» **SOURCE DATA**:
........

Background: an optimization exercise with open tools, aiming at small area, a short achievable clock period and few clock cycles per item. Do not read the settings as production practice. Function was checked by simulation only, so behaviour that the tests miss may differ from the original.

run 5:
## SHA256
module SHA256(
clk,
rst_n,
valid_in,
valid_out,
message,
Hash_result);
Size: ~6400 cells after synthesis, about 840 flip-flops, roughly 700 I/O pins, ~47000 µm² of cells after synthesis.
export LEC_CHECK = 0
export ABC_AREA = 1
export CAP_MARGIN = 20
export CORE_MARGIN = 2
export CORE_UTILIZATION = 40
export CTS_CLUSTER_DIAMETER = 80
export CTS_CLUSTER_SIZE = 20
export SETUP_SLACK_MARGIN = 5
export SLEW_MARGIN = 20
create_clock -name core_clock -period 10.0 [get_ports {clk}]
standard.sh (not shown) runs the stock make flow with config.mk's settings and CLKGATE_MAP_FILE= SYNTH_SCRIPT=/design/flow/synth_recipe.tcl, a recipe that flattens the netlist after the stock synthesis.
==> flow/flow/run.sh <==
#!/bin/bash
# The standard layout (the standard.sh, whose synthesis is unchanged), with
# two changes to how the layout is made:
#  - repair_timing aims for a setup margin of 6 ns instead of 5 ns;
#  - the buffer put on every input and output port is buf_1.
# The make output goes to flow_make.log in this folder.
set -euo pipefail
bash standard.sh SETUP_SLACK_MARGIN=6 "BUFFER_PORTS_ARGS=-buffer_cell sky130_fd_sc_hd__buf_1" finish > flow_make.log 2>&1
Run 5 ran to completion and came out clean on the timing, design-rule and antenna checks.
Testbench counts of run 5, summed over its fixed seeds: cycles 16,648, hashes 256.
Background: an optimization exercise with open tools, aiming at small area. Do not read the settings as production practice. RTL that was checked went through simulation tests only; none was proved equivalent to the original.

## 04-24
## timer_top
module timer_top (sys_clk, sys_rst_n, tim_psel, tim_pwrite, tim_penable, tim_paddr, tim_pwdata, tim_prdata, tim_pstrb, tim_pready, tim_pslverr, tim_int, dbg_mode);
==> module timer_top, before the edit <==
module timer_top (sys_clk, sys_rst_n, tim_psel, tim_pwrite, tim_penable, tim_paddr, tim_pwdata, tim_prdata, tim_pstrb, tim_pready, tim_pslverr, tim_int, dbg_mode);
	input wire sys_clk, sys_rst_n;
	input wire tim_psel, tim_pwrite, tim_penable, dbg_mode;
	input wire [11:0] tim_paddr;
	input wire [31:0] tim_pwdata;
	input wire [3:0] tim_pstrb;
	output wire [31:0] tim_prdata;
	output wire tim_pready, tim_pslverr, tim_int;
	reg acc;
	always @(posedge sys_clk or negedge sys_rst_n)
		if (!sys_rst_n) acc <= 1'b0;
		else            acc <= tim_psel & tim_penable & ~acc;
	wire wr = acc &  tim_pwrite;
	wire rd = acc & ~tim_pwrite;
	wire [31:0] wdata = tim_pwdata;
	wire [3:0]  strb  = tim_pstrb;
	wire a_ok   = (tim_paddr[11:5] == 7'd0) && (tim_paddr[1:0] == 2'd0);
	wire [2:0] ai = tim_paddr[4:2];
	wire is_tcr   = a_ok && (ai == 3'd0);
	wire is_tdr0  = a_ok && (ai == 3'd1);
	wire is_tdr1  = a_ok && (ai == 3'd2);
	wire is_tcmp0 = a_ok && (ai == 3'd3);
	wire is_tcmp1 = a_ok && (ai == 3'd4);
	wire is_tier  = a_ok && (ai == 3'd5);
	wire is_tisr  = a_ok && (ai == 3'd6);
	wire is_thcsr = a_ok && (ai == 3'd7);
	reg timer_en, div_en;
	reg [3:0] div_val;
	reg int_en, halt_req, int_st;
	reg [31:0] tcmp0, tcmp1;
	reg [31:0] tdr0, tdr1;
	reg [63:0] cnt;
	reg load_back, tdr_wr_en, cnt_clr, int_clr;
	reg int_st_q, halt_ack, halt_ack_q, timer_en_q, cnt_en, rst_q;
	reg [7:0] cnt_div;
	wire tcr_wr = wr & is_tcr;
	wire err_div_val = strb[1] & (wdata[11:8] > 4'd8);
	wire err_run = timer_en & ((strb[0] & (wdata[1] != div_en)) | (strb[1] & (wdata[11:8] != div_val)));
	wire error_res = tcr_wr & (err_div_val | err_run);
	always @(posedge sys_clk or negedge sys_rst_n) begin
		if (!sys_rst_n) begin
			timer_en <= 1'b0;
			div_en   <= 1'b0;
			div_val  <= 4'd1;
			int_en   <= 1'b0;
			halt_req <= 1'b0;
		end else begin
			if (tcr_wr & ~error_res & strb[0]) begin
				timer_en <= wdata[0];
				div_en   <= wdata[1];
			end
			if (tcr_wr & ~error_res & strb[1])
				div_val <= wdata[11:8];
			if (wr & is_tier & strb[0])
				int_en <= wdata[0];
			if (wr & is_thcsr & strb[0])
				halt_req <= wdata[0];
		end
	end
	genvar b;
	generate for (b = 0; b < 4; b = b + 1) begin : g_cmp
		always @(posedge sys_clk) begin
			if (!sys_rst_n) begin
				tcmp0[8*b+7:8*b] <= 8'hFF;
				tcmp1[8*b+7:8*b] <= 8'hFF;
			end else begin
				if (wr & is_tcmp0 & strb[b]) tcmp0[8*b+7:8*b] <= wdata[8*b+7:8*b];
				if (wr & is_tcmp1 & strb[b]) tcmp1[8*b+7:8*b] <= wdata[8*b+7:8*b];
			end
		end
	end endgenerate
	wire tdr_wr = wr & (is_tdr0 | is_tdr1);
	wire tdr_lb = load_back & ~tdr_wr;
	generate for (b = 0; b < 4; b = b + 1) begin : g_tdr
		always @(posedge sys_clk) begin
			if (wr & is_tdr0 & strb[b])  tdr0[8*b+7:8*b] <= wdata[8*b+7:8*b];
			else if (tdr_lb)             tdr0[8*b+7:8*b] <= cnt[8*b+7:8*b];
			if (wr & is_tdr1 & strb[b])  tdr1[8*b+7:8*b] <= wdata[8*b+7:8*b];
			else if (tdr_lb)             tdr1[8*b+7:8*b] <= cnt[32+8*b+7:32+8*b];
		end
	end endgenerate
	always @(posedge sys_clk) begin
		tdr_wr_en  <= tdr_wr;
		cnt_clr    <= tcr_wr & strb[0] & timer_en & ~wdata[0];
		int_clr    <= wr & is_tisr & int_st & wdata[0] & strb[0];
		int_st_q   <= int_st;
		halt_ack   <= dbg_mode & halt_req;
		halt_ack_q <= halt_ack;
		timer_en_q <= timer_en;
		rst_q      <= ~sys_rst_n;
	end
	wire [63:0] inc_c;
	assign inc_c[0] = cnt_en;
	genvar gi;
	generate for (gi = 1; gi < 64; gi = gi + 1) begin : g_inc
		assign inc_c[gi] = inc_c[gi-1] & cnt[gi-1];
	end endgenerate
	wire all_ones = &cnt;
	wire cnt_zero = cnt_clr | all_ones | ~sys_rst_n;
	always @(posedge sys_clk) begin
		if (cnt_zero) begin
			cnt       <= 64'd0;
			load_back <= 1'b1;
		end else if (tdr_wr_en) begin
			cnt       <= {tdr1, tdr0};
			load_back <= 1'b0;
		end else begin
			cnt <= cnt ^ inc_c;
			load_back <= cnt_en;
		end
	end
	wire en_rise = timer_en & ~timer_en_q;
	wire no_div  = ~div_en | (div_val == 4'd0);
	wire [7:0] div_mask = ~(8'hFF << div_val);
	wire div_term = ((cnt_div | ~div_mask) == 8'hFF);
	always @(posedge sys_clk) begin
		if (!timer_en) begin
			cnt_en  <= 1'b0;
			cnt_div <= 8'd0;
		end else if (halt_ack) begin
			cnt_en  <= 1'b0;
		end else if (no_div | en_rise | div_term) begin
			cnt_en  <= ~en_rise;
			cnt_div <= 8'd0;
		end else begin
			cnt_en  <= 1'b0;
			cnt_div <= cnt_div + 8'd1;
		end
	end
	wire cmp_hit = ~(|({tdr1, tdr0} ^ {tcmp1, tcmp0})) & ~rst_q;
	always @(posedge sys_clk or negedge sys_rst_n)
		if (!sys_rst_n)   int_st <= 1'b0;
		else if (int_clr) int_st <= 1'b0;
		else if (cmp_hit) int_st <= 1'b1;
	assign tim_int = int_en & int_st;
	reg [31:0] rdata;
	always @(*) begin
		rdata = 32'd0;
		if (a_ok)
			case (ai)
				3'd0: rdata = {20'd0, div_val, 6'd0, div_en, timer_en};
				3'd1: rdata = tdr0;
				3'd2: rdata = tdr1;
				3'd3: rdata = tcmp0;
				3'd4: rdata = tcmp1;
				3'd5: rdata = {31'd0, int_en};
				3'd6: rdata = {31'd0, int_st_q};
				3'd7: rdata = {30'd0, halt_ack_q, halt_req};
			endcase
	end
	assign tim_prdata  = rd ? rdata : 32'd0;
	assign tim_pready  = acc;
	assign tim_pslverr = error_res;
endmodule
Settings: LEC_CHECK=0, CAP_MARGIN=20, CORE_MARGIN=2, CORE_UTILIZATION=40, SLEW_MARGIN=20; clock period 7.0 ns.
standard.sh (not shown) runs the stock make flow with config.mk's settings and CLKGATE_MAP_FILE= SYNTH_SCRIPT=/design/flow/synth_recipe.tcl, a recipe that flattens the netlist after the stock synthesis.
==> flow/flow/run.sh <==
#!/bin/bash
# Standard ORFS layout with two changes: ports get sky130_fd_sc_hd__buf_1
# buffers, and CTS uses small clock buffers without dummy loads.
set -euo pipefail
export BUFFER_PORTS_ARGS="-buffer_cell sky130_fd_sc_hd__buf_1"
export CTS_ARGS="-sink_clustering_enable -repair_clock_nets -dont_use_dummy_load -buf_list sky130_fd_sc_hd__clkbuf_2 -sink_clustering_size 20"
bash standard.sh > standard.log 2>&1
Status 04-24: flow complete, layout not clean - negative setup slack
What 05-17 does differently from 04-24 at the input level:
--- a/flow/design.v
+++ b/flow/design.v
@@ -90,11 +90,19 @@
 		rst_q      <= ~sys_rst_n;
 	end
-	wire [63:0] inc_c;
-	assign inc_c[0] = cnt_en;
-	genvar gi;
-	generate for (gi = 1; gi < 64; gi = gi + 1) begin : g_inc
-		assign inc_c[gi] = inc_c[gi-1] & cnt[gi-1];
+	localparam NB = 64 / 32;
+	wire [NB-1:0] blk_ones;
+	wire [NB:0]   blk_c;
+	wire [63:0]   inc_c;
+	assign blk_c[0] = cnt_en;
+	genvar gi, gj;
+	generate for (gi = 0; gi < NB; gi = gi + 1) begin : g_blk
+		assign blk_ones[gi] = &cnt[32*gi +: 32];
+		assign blk_c[gi+1]  = blk_c[gi] & blk_ones[gi];
+		assign inc_c[32*gi] = blk_c[gi];
+		for (gj = 1; gj < 32; gj = gj + 1) begin : g_bit
+			assign inc_c[32*gi+gj] = inc_c[32*gi+gj-1] & cnt[32*gi+gj-1];
+		end
 	end endgenerate
-	wire all_ones = &cnt;
+	wire all_ones = &blk_ones;
 	wire cnt_zero = cnt_clr | all_ones | ~sys_rst_n;
 	always @(posedge sys_clk) begin
[summary]
05-17 completed end to end with timing, DRC and antenna clean.
The fraction of area in multi-input gates of 05-17 is lower than that of 04-24.
Relative to 04-24, final net count has decreased by 28 in 05-17.
Compared with 04-24, in 05-17 count of port buffers added during placement did not really move, wire length of the first global-routing pass went down, synthesized cell count went down.
Cmp 04-24 and 05-17 / mean area per synthesized cell / lower: 04-24
04-24 → 05-17: global-route usage lost 0.97 points; net count after synthesis went down.
For 05-17, only the layout was checked, not whether the RTL still works.

==> re-timing with driven ports <==
In the flow no input, the clock included, has a driving cell. The finished layouts below were timed again as built, in two steps. Step 1 (the two cells are an assumption about what drives the block):
set clk [get_ports {sys_clk}]
set_driving_cell -lib_cell sky130_fd_sc_hd__clkbuf_16 $clk
set_driving_cell -lib_cell sky130_fd_sc_hd__buf_2 [delete_from_list [all_inputs] $clk]
Step 2 adds t to the input delays and takes it off the output delays; t is the mean of the earliest and latest rising clock arrival at the registers after step 1. Input paths then give back, and output paths get back, about the clock's delay inside the block. Slacks: ideal ports / drivers / drivers and shift; pairs: ideal ports / drivers.
run	shift t [ns]	setup WS [ns]	hold WS [ns]	worst slew at a driven data input, ns
04-24	0.889	-3.602 / -3.602 / -3.602	0.410 / 0.410 / 0.410	0.04
05-17	0.863	0.322 / 0.322 / 0.322	0.457 / 0.457 / 0.457	0.04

........

» **REQUIRED ACTION**:
Please give an exact copy of the lines above, beginning with the line containing "04-24 → 05-17: global-route" and running through the line containing "re-timing with driven", and of no other lines.

» **TASK SOLUTION**:
04-24 → 05-17: global-route usage lost 0.97 points; net count after synthesis went down.
For 05-17, only the layout was checked, not whether the RTL still works.

==> re-timing with driven ports <==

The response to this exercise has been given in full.